Introduction

Hive is an Apache open-source project built on top of Hadoop for querying, summarizing, and analyzing large data sets using a SQL-like interface. It is noted for bringing the familiarity of relational technology to Big Data processing with its Hive Query Language as well as structures and operations comparable to those used with relational databases such as tables, JOINs and partitions.

Apache Hive accepts Hive Query Language (similar to SQL) and converts to Apache Tez jobs. Apache Tez is an application framework that can run complex pipelines of operators to process data. It replaces the MapReduce engine.

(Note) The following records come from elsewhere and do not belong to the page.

==> src/rtl/intra_layer_block_executor.sv <==
// Consumer side of the intra-layer block scheduler: latches a two-part block
// descriptor, streams one element command per index and reports block completion.
module intra_layer_block_executor #(
  parameter int ADDR_W          = 32,
  parameter int MAX_OUTSTANDING = 4
) (
  input  logic              clk_i,
  input  logic              rst_ni,
  input  logic [ADDR_W-1:0] block0_start_i,
  input  logic [ADDR_W-1:0] block0_length_i,
  input  logic [ADDR_W-1:0] block1_start_i,
  input  logic [ADDR_W-1:0] block1_length_i,
  input  logic [1:0]        block_type_i,
  output logic              block_finish_valid_o,
  output logic              cmd_valid_o,
  input  logic              cmd_ready_i,
  output logic [ADDR_W-1:0] cmd_index_o,
  output logic              cmd_sel_o,
  output logic [1:0]        cmd_type_o,
  output logic              cmd_last_o,
  input  logic              rsp_valid_i,
  output logic              busy_o
);

  localparam int CNT_W = 4;
  localparam logic [CNT_W-1:0]  MAX_OUT = CNT_W'(MAX_OUTSTANDING);
  localparam logic [ADDR_W-1:0] ONE     = ADDR_W'(1);
  localparam logic [ADDR_W-1:0] TWO     = ADDR_W'(2);

  typedef enum logic [2:0] {
    S_IDLE,
    S_ISSUE,
    S_DRAIN,
    S_DONE,
    S_HOLD
  } state_t;

  state_t            state;
  logic [CNT_W-1:0]  outstanding;
  logic [ADDR_W-1:0] blk1_start;
  logic [ADDR_W-1:0] blk1_length;
  logic [ADDR_W-1:0] remaining;    // elements left in the current sub-block, current one included
  logic              blk_empty;

  logic              xfer;
  logic              rsp_take;
  logic [CNT_W-1:0]  outstanding_nxt;
  logic              can_issue;

  logic [ADDR_W-1:0] first_index;
  logic [ADDR_W-1:0] first_remaining;
  logic              first_sel;
  logic              first_last;
  logic              first_empty;

  logic [ADDR_W-1:0] step_index;
  logic [ADDR_W-1:0] step_remaining;
  logic              step_sel;
  logic              step_last;

  // Valid is registered, so it is computed from the occupancy the counter will
  // hold next cycle; this keeps the in-flight limit exact without a bubble.
  always_comb begin
    xfer            = cmd_valid_o & cmd_ready_i;
    rsp_take        = rsp_valid_i & (outstanding != '0);
    outstanding_nxt = outstanding + CNT_W'(xfer) - CNT_W'(rsp_take);
    can_issue       = outstanding_nxt < MAX_OUT;
  end

  // First element straight from the descriptor inputs, skipping an empty sub-block 0.
  // NOTE: every variable gets a value before any branch so no latch can be inferred.
  always_comb begin
    first_index     = block0_start_i;
    first_remaining = block0_length_i;
    first_sel       = 1'b0;
    first_last      = (block0_length_i == ONE) && (block1_length_i == '0);
    first_empty     = 1'b0;
    if (block0_length_i == '0) begin
      first_index     = block1_start_i;
      first_remaining = block1_length_i;
      first_sel       = 1'b1;
      first_last      = (block1_length_i == ONE);
      first_empty     = (block1_length_i == '0);
    end
  end

  // Element following the one currently presented; index math wraps at 2^ADDR_W.
  always_comb begin
    step_index     = cmd_index_o + ONE;
    step_remaining = remaining - ONE;
    step_sel       = cmd_sel_o;
    step_last      = (remaining == TWO) && (cmd_sel_o || (blk1_length == '0));
    if (!cmd_sel_o && (remaining == ONE)) begin
      step_index     = blk1_start;
      step_remaining = blk1_length;
      step_sel       = 1'b1;
      step_last      = (blk1_length == ONE);
    end
  end

  // NOTE: sequential state uses non-blocking assignments only, so every register
  // in this block sees the pre-edge values of the others.
  always_ff @(posedge clk_i or negedge rst_ni) begin
    if (!rst_ni) begin
      state                <= S_IDLE;
      outstanding          <= '0;
      blk1_start           <= '0;
      blk1_length          <= '0;
      remaining            <= '0;
      blk_empty            <= 1'b0;
      block_finish_valid_o <= 1'b0;
      cmd_valid_o          <= 1'b0;
      cmd_index_o          <= '0;
      cmd_sel_o            <= 1'b0;
      cmd_type_o           <= 2'b00;
      cmd_last_o           <= 1'b0;
      busy_o               <= 1'b0;
    end else begin
      outstanding          <= outstanding_nxt;
      block_finish_valid_o <= 1'b0;

      case (state)
        S_IDLE: begin
          if (block_type_i != 2'b00) begin
            blk1_start  <= block1_start_i;
            blk1_length <= block1_length_i;
            cmd_type_o  <= block_type_i;
            cmd_index_o <= first_index;
            remaining   <= first_remaining;
            cmd_sel_o   <= first_sel;
            cmd_last_o  <= first_last;
            blk_empty   <= first_empty;
            cmd_valid_o <= !first_empty && can_issue;
            busy_o      <= 1'b1;
            state       <= S_ISSUE;
          end
        end

        S_ISSUE: begin
          if (blk_empty) begin
            block_finish_valid_o <= 1'b1;
            state                <= S_DONE;
          end else if (xfer && cmd_last_o) begin
            cmd_valid_o <= 1'b0;
            state       <= S_DRAIN;
          end else if (xfer) begin
            cmd_index_o <= step_index;
            remaining   <= step_remaining;
            cmd_sel_o   <= step_sel;
            cmd_last_o  <= step_last;
            cmd_valid_o <= can_issue;
          end else begin
            cmd_valid_o <= can_issue;
          end
        end

        S_DRAIN: begin
          if (outstanding == '0) begin
            block_finish_valid_o <= 1'b1;
            state                <= S_DONE;
          end
        end

        S_DONE: begin
          busy_o <= 1'b0;
          state  <= S_HOLD;
        end

        S_HOLD: begin
          state <= S_IDLE;
        end

        default: begin
          state <= S_IDLE;
        end
      endcase
    end
  end

endmodule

Hive’s architecture is optimized for batch processing of large ETL jobs and batch SQL queries on very large data sets. Hive features include:

  • Metastore: The Hive metastore stores the metadata for Hive tables and partitions in a relational database. The metastore provides client access to the information it contains through the metastore service API.
  • Hive Client and HiveServer2: Users submit HQL statements to the Hive Client or HiveServer2 (HS2). These function as a controller and manage the query lifecycle. After a query completes, the results are returned to the user. HS2 is a long running daemon that implements many features to improve speed of planning and optimizing HQL queries. HS2 also supports sessions, which provide features such as temporary tables, a useful feature for ETL Jobs.
  • Checkpointing of intermediate results: Apache Hive and Apache Tez checkpoint intermediate results of some stages. Intermediate results are stored in HDFS. Checkpointing allows fast recovery when tasks fail. Hive can restart tasks from the previous check point.
  • Speculative Execution: It helps to improve speed of queries by redoing work that is lagging due to hardware or networking issues.
  • Fair Scheduler: Fair scheduling is a method of assigning resources to jobs such that all jobs get, on average, an equal share of resources over time. When there is a single job running, that job uses the entire cluster. When other jobs are submitted, tasks slots that free up are assigned to the new jobs, so that each job gets roughly the same amount of CPU time. Unlike the default Hadoop Scheduler, which forms a queue of jobs, this lets short jobs finish in reasonable time while not starving long jobs. It is also an easy way to share a cluster between multiple users. Fair sharing can also work with job priorities. The priorities are used as weights to determine the fraction of total compute time that each job gets.

About Qubole Hive

Qubole’s Hive distribution is derived from the Apache Hive versions 0.13, 1.2.0, 2.1.1, 2.3, and 3.1. However, there are a few differences in the functionality. Qubole Hive is a self-managing and self-optimizing implementation of Apache Hive.

Qubole Hive:

  • Runs on your choice of popular public cloud providers
  • Leverages the QDS platform’s AIR (Alerts, Insights, Recommendations) capabilities to help data teams focus on outcome, instead of the platform. For more information on AIR, see auto-completion and Getting Data Model Insights and Recommendations.
  • Has agent technology that augments original Hive with a self-managing and self-optimizing platform
  • Is cloud-optimized for faster workload performance
  • Is easier to integrate with existing data sources and tools
  • Provides best-in-class security

Understanding Hive Versions describes the different versions of Hive supported on QDS.